[Data — start]

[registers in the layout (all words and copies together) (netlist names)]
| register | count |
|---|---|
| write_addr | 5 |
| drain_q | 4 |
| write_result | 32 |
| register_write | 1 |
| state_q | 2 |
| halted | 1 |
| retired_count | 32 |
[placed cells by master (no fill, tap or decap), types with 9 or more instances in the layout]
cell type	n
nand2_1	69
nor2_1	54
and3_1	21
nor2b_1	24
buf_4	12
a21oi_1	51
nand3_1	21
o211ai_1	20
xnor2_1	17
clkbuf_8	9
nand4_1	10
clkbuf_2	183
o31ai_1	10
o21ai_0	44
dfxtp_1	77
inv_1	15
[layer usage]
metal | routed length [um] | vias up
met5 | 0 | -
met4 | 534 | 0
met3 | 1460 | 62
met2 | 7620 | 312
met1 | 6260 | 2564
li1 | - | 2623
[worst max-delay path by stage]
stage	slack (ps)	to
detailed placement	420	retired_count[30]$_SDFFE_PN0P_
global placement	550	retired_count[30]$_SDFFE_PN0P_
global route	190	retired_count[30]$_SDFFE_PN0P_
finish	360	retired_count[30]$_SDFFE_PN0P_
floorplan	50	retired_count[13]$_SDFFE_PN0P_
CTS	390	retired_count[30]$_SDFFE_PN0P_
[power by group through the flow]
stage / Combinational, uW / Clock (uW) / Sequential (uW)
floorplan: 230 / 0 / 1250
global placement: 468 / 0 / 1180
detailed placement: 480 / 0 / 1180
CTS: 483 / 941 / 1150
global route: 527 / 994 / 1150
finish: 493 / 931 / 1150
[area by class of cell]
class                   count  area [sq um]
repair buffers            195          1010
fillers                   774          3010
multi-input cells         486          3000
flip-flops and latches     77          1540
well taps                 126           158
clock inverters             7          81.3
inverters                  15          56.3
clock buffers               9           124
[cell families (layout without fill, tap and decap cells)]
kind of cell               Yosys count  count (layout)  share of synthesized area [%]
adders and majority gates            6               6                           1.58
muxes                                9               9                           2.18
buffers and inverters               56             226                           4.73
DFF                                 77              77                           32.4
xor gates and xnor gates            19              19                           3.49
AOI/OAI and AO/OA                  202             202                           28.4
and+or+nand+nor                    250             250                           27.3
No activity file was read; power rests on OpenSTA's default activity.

[Data — finish]

> Task prompt
Isolate the lines above that contain the word "placement" and copy them.

> Problem solution
detailed placement	420	retired_count[30]$_SDFFE_PN0P_
global placement	550	retired_count[30]$_SDFFE_PN0P_
global placement: 468 / 0 / 1180
detailed placement: 480 / 0 / 1180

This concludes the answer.